Medication reduces the intensity of the alarm signal. It does not extinguish the fire the alarm is detecting.
Situational Versus Endogenous: A Distinction That Gets Collapsed
The DSM criteria for Major Depressive Disorder don't reliably distinguish between situational and endogenous depression. Two people who meet the full diagnostic criteria — five of nine symptoms, two or more weeks, functional impairment — can have completely different causal chains, and they may not receive different treatment.
Endogenous depression — depression that arises without identifiable external triggers, that runs in families with measurable genetic loading, that responds specifically to certain pharmacological interventions — exists. Biological factors are real contributors to mood dysregulation. Dismissing this would be as imprecise as overstating it.

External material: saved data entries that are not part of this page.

==> config.mk <==
export PLATFORM = sky130hd
export DESIGN_NAME = orb_wr_arbiter
export DESIGN_NICKNAME = d
export VERILOG_FILES = /design/src/rtl/orb_pkg.sv /design/src/rtl/orb_wr_slot.sv /design/src/rtl/orb_wr_arbiter.sv
export SDC_FILE = /design/constraint.sdc
export NUM_CORES = 1
export LEC_CHECK = 0
export BUFFER_PORTS_ARGS = -buffer_cell sky130_fd_sc_hd__buf_2
export CAP_MARGIN = 20
export CORE_ASPECT_RATIO = 0.9
export CORE_UTILIZATION = 53
export CTS_CLUSTER_DIAMETER = 80
export CTS_CLUSTER_SIZE = 14
export DETAILED_ROUTE_END_ITERATION = 6
export GPL_ROUTABILITY_DRIVEN = 0
export PLACE_DENSITY = 0.76
export SYNTH_ARGS = -nofsm -noshare
export SYNTH_HDL_FRONTEND = slang
export SYNTH_HIERARCHICAL = 1
export SYNTH_SLANG_ARGS = --single-unit
==> constraint.sdc <==
create_clock -name clk -period 5.1 [get_ports clk]
set_input_delay 0.51 -clock clk [delete_from_list [all_inputs] [get_ports clk]]
set_output_delay 0.51 -clock clk [all_outputs]
set_load 0.05 [all_outputs]
==> src/rtl/orb_pkg.sv <==
// orb_pkg: orbit-RAM widths, write-slot entry type and the round-robin picker
// shared by orb_wr_arbiter and orb_wr_slot.
package orb_pkg;

   localparam int ORB_ADDR_W = 11;
   localparam int ORB_WORD_W = 12;

   typedef struct packed {
      logic [ORB_ADDR_W-1:0] addr;
      logic [ORB_WORD_W-1:0] data;
      logic                  bank;
   } orb_wr_t;

   localparam int ORB_ENTRY_W = $bits(orb_wr_t);

   // Returns {hit, index}: first valid bit at or after ptr, wrapping modulo n (n <= 8).
   function automatic logic [3:0] rr_pick(input logic [7:0] valid, input logic [2:0] ptr, input int n);
      logic [3:0] r;
      logic [2:0] idx;
      r = '0;
      for (int i = 7; i >= 0; i--) begin
         idx = 3'((int'(ptr) + i) % n);
         if (i < n && valid[idx]) r = {1'b1, idx};
      end
      return r;
   endfunction

endpackage

==> src/rtl/orb_wr_slot.sv <==
// orb_wr_slot: one-entry holding slot for a single producer's write strobe;
// the bank tag is latched from the reader select at capture time.
module orb_wr_slot
   import orb_pkg::*;
(
   input  logic                   clk,
   input  logic                   rst,
   input  logic                   cap_i,
   input  logic                   gnt_i,
   input  logic                   sw_i,
   input  logic [ORB_ADDR_W-1:0]  addr_i,
   input  logic [ORB_WORD_W-1:0]  data_i,
   output logic                   valid_o,
   output logic [ORB_ENTRY_W-1:0] entry_o,
   output logic                   drop_o
);

   logic    valid_q;
   orb_wr_t entry_q;
   logic    load;

   // A slot being drained this cycle can accept the new strobe.
   assign load    = cap_i & (~valid_q | gnt_i);
   assign drop_o  = cap_i & valid_q & ~gnt_i;
   assign valid_o = valid_q;
   assign entry_o = entry_q;

   always_ff @(posedge clk) begin
      if (rst) begin
         valid_q <= 1'b0;
         entry_q <= '0;
      end else if (load) begin
         valid_q <= 1'b1;
         entry_q <= '{addr: addr_i, data: data_i, bank: ~sw_i};
      end else if (gnt_i) begin
         valid_q <= 1'b0;
      end
   end

endmodule

==> src/rtl/orb_wr_arbiter.sv <==
// orb_wr_arbiter: round-robin sharing of the ping-pong orbit RAMs between N_REQ producers.
// Define ORB_WR_STATS_EN to add saturating per-requester drop counters (drop_cnt_o).
module orb_wr_arbiter
   import orb_pkg::*;
#(
   parameter int N_REQ  = 3,
   parameter int ADDR_W = ORB_ADDR_W,
   parameter int WORD_W = ORB_WORD_W
) (
   input  logic                    clk,
   input  logic                    rst,
   input  logic [N_REQ-1:0]        req_i,
   input  logic [N_REQ*ADDR_W-1:0] addr_i,
   input  logic [N_REQ*WORD_W-1:0] data_i,
   input  logic                    sw_i,
   input  logic                    ovf_clr_i,
   output logic                    wr_en0_o,
   output logic                    wr_en1_o,
   output logic [ADDR_W-1:0]       wr_addr_o,
   output logic [WORD_W-1:0]       wr_data_o,
   output logic                    busy_o,
   output logic [N_REQ-1:0]        ovf_o
`ifdef ORB_WR_STATS_EN
   ,
   output logic [N_REQ*8-1:0]      drop_cnt_o
`endif
);

   logic [N_REQ-1:0]       valid, gnt, drop, valid_d, ovf_q;
   logic [ORB_ENTRY_W-1:0] entry [N_REQ];
   logic [3:0]             pick;
   logic [2:0]             ptr_q, ptr_d;
   orb_wr_t                sel;
   logic                   en0_q, en1_q, busy_q;
   logic [ADDR_W-1:0]      addr_q;
   logic [WORD_W-1:0]      data_q;

   for (genvar k = 0; k < N_REQ; k++) begin : g_slot
      assign gnt[k] = pick[3] & (pick[2:0] == 3'(k));
      orb_wr_slot u_slot (
         .clk     (clk),
         .rst     (rst),
         .cap_i   (req_i[k]),
         .gnt_i   (gnt[k]),
         .sw_i    (sw_i),
         .addr_i  (addr_i[k*ADDR_W +: ADDR_W]),
         .data_i  (data_i[k*WORD_W +: WORD_W]),
         .valid_o (valid[k]),
         .entry_o (entry[k]),
         .drop_o  (drop[k])
      );
`ifdef ORB_WR_STATS_EN
      logic [7:0] cnt_q;
      // An increment on the clear cycle still counts the new drop.
      always_ff @(posedge clk) begin
         if (rst) cnt_q <= '0;
         else if (drop[k]) cnt_q <= (cnt_q == 8'hFF) ? 8'hFF : cnt_q + 8'd1;
         else if (ovf_clr_i) cnt_q <= '0;
      end
      assign drop_cnt_o[k*8 +: 8] = cnt_q;
`endif
   end

   always_comb begin
      pick = rr_pick(8'(valid), ptr_q, N_REQ);
      sel  = '0;
      for (int k = 0; k < N_REQ; k++)
         if (gnt[k]) sel = orb_wr_t'(entry[k]);
      ptr_d   = pick[3] ? ((pick[2:0] == 3'(N_REQ-1)) ? 3'd0 : pick[2:0] + 3'd1) : ptr_q;
      valid_d = req_i | (valid & ~gnt);
   end

   always_ff @(posedge clk) begin
      if (rst) begin
         ptr_q  <= '0;
         en0_q  <= 1'b0;
         en1_q  <= 1'b0;
         addr_q <= '0;
         data_q <= '0;
         busy_q <= 1'b0;
         ovf_q  <= '0;
      end else begin
         ptr_q  <= ptr_d;
         en0_q  <= pick[3] & ~sel.bank;
         en1_q  <= pick[3] & sel.bank;
         if (pick[3]) begin
            addr_q <= sel.addr;
            data_q <= sel.data;
         end
         busy_q <= |valid_d;
         ovf_q  <= (ovf_clr_i ? '0 : ovf_q) | drop;
      end
   end

   assign wr_en0_o  = en0_q;
   assign wr_en1_o  = en1_q;
   assign wr_addr_o = addr_q;
   assign wr_data_o = data_q;
   assign busy_o    = busy_q;
   assign ovf_o     = ovf_q;

endmodule

==> impl_results.md <==
* Outcome: completed
* CTS tree: done
* Crit-path max FO at 19
* Combinational family with the most area after synthesis: compound AO/OA/AOI/OAI gates
* Power Total at 4.128 mW
* Post-Syn Area at 6077 µm²
* Fin. Hold Viols at 0
* Post-detail-place hpwl at 10250 µm
* Global-route wire length before repair at 24030 µm
* Buffer depth of the longest clock path at 2
* CTS resizes at 0
* Count of final max-slew check failures at 0
* Via density at 5.752
* Ys async rst share at 0
* Via count at 4941
* Mux share of post-synthesis cell area at 0.04880
* CP max-delay cell: or3_1
* Final min period at 4897 ps
* CP dominant cell by count: ha_1
* Die W at 114.9 µm
* CP endpoint kind: register
* Drt total wl at 14740 µm
* Leakage at 2.741 nW
* CTS Hold Bufs at 0
* Post-Place Cell Area at 6564 µm²
* Post-synthesis simple-gate area fraction at 0.1375
* Row count at 36
* Hold WS at 421.0 ps
* Initial antenna violation count at 0
* Core ar. at 10990 µm²
* Post-route clock period utilization at 0.9602
* Post-CTS Setup Inserts at 0
* Sequential element share of the synthesized area at 0.3525
* Ys flop type: dfxtp_1
* CP Class: register to register
* Clock Latency Late Sink at 340 ps
* CTS Buf Count at 9
* Ant. Diodes at 0
* Clk root buf: clkbuf_16
* Xor/xnor share of the synthesized area at 0.008647
* Slew HR at 0.4228
* Max Cap Violations at 0
* Adder-cell share of the synthesized area at 0.03500
* Nature of the critical path startpoint: register
* Netlist cell types at 60
* Pwr/cell area at 599.2 nW/µm²
* Chip height at 103.6 µm
* Clock Sinks at 107
* Worst Path Required at 5320 ps
* Clock-pin slew on the worst setup and hold paths at 70 ps
* Nets@finish at 796
* Vias in the first global route at 4712
* Critical path buffers and inverters at 2
* CP delay by family, top: simple AND/OR/NAND/NOR gates
* Per-cell routed wire length at 17.16 µm
* Yosys reg bits at 107
* H-tree depth at 3
* Area grow syn2layout at 13.36%
* Grt total ovfl at 0
* Post-route DRC at 0
* Detail Route Antenna Nets at 0
* Initial DRC count at 357
* Max stage delay on crit path at 460 ps
* RSZ-0062 raised after global routing: yes
* Design area at 6889 µm²
* Crit path DAT at 5120 ps
* Min-Delay Path Class: input pin to register
* Syn nets at 722
* Maximum clock rate at 204.2 MHz
* Final setup viols at 0
* Worst-Margin Slew at 865.9 ps
* Clk_skew at 7.327 ps
* Share of cells above drive strength 1 at 0.3423
* Peak supply drop at 304.1 µV
* Post-Syn Instances at 629
* Initial core utilization at 0.5529
* Synth Area in Compound Gates at 0.3313
* Synth warnings at 6
* I/O Pins at 105
* Die area at 11900 µm²
* Post-synth EDFFs at 0
* I/O Buffers at 104
* Largest net degree at the start of global routing at 60
* Worst-path cell chain: ha_1 -> and2_1 -> nor2_1 -> ha_1 -> ha_1 -> nor2_1 -> a211oi_2 -> ha_1 -> nand4b_1 -> or3_1 -> o22a_1 -> a311o_1 -> a21boi_4 -> buf_4 -> buf_4 -> mux2i_1 -> o221ai_2
* Syn Area/Cell at 9.661 µm²
* GRT Util Overall at 0.2556
* DR pass1 iterations at 4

But the other end of the spectrum also exists: depression that started when something specific happened, that worsens in direct proximity to that thing, that partially lifts when away from it. The relationship that grinds. The job that strips meaning out of each week. The chronic stress load that doesn't resolve. The grief that never got permission to exist. The living situation that hasn't been survivable for years.
The World Health Organization's 2014 report on social determinants of mental health documented that economic insecurity, social isolation, workplace stress, and unstable housing are among the strongest predictors of depression onset — in some analyses, stronger predictors than individual biological factors. The body is responding to the life.
What the Signal Is Pointing At
If you've been treated for depression and something isn't resolving, the useful question isn't "what's wrong with my brain?" It's: "what is my depression a response to?"
This is a harder question. The answer may be harder to change than a prescription. The job. The relationship. The city. The grief you put somewhere to function and never went back for. The situation that became unbearable but that feels impossible to leave.
The depression may be pointing at something your mind won't look at directly. Chronic stress activates the same neural patterns as depression. Sustained relationship conflict produces the same biochemical markers as mood disorder. Meaningless work over years creates measurable changes in brain function — not because the brain broke, but because the brain is a context-sensitive organ responding to the context it's in.
The nervous system lowered the lights because the weight got too heavy. It's not telling you that you're broken. It's telling you that something needs to change.
Understanding emotional dysregulation as a learned response covers how chronic emotional environments reshape nervous system function — a related frame for how the body responds to sustained stress.
The Accuracy of the Signal
The depression was right. That's the part that's hardest to hear — because it means the problem isn't in your brain's chemistry alone. It's in your circumstances. And circumstances require decisions your brain chemistry doesn't.
This doesn't mean the medication is wrong. It may be exactly right for managing the intensity of the signal while you deal with the source. But it does mean that treating the signal as the problem — adjusting the medication, trying different combinations, waiting for the biology to normalize — without ever asking what the signal is pointing at is a specific kind of not getting better.
Name one thing in your life that hasn't changed since the depression started. Not a feeling — a fact. The job. The person. The situation that you manage around every day. That's probably what your body is accurately tracking.
You weren't weak. Your brain wasn't broken. You were having a completely appropriate response to something that genuinely needed to change. The depression was accurate. The question is whether you're willing to look at what it was pointing at.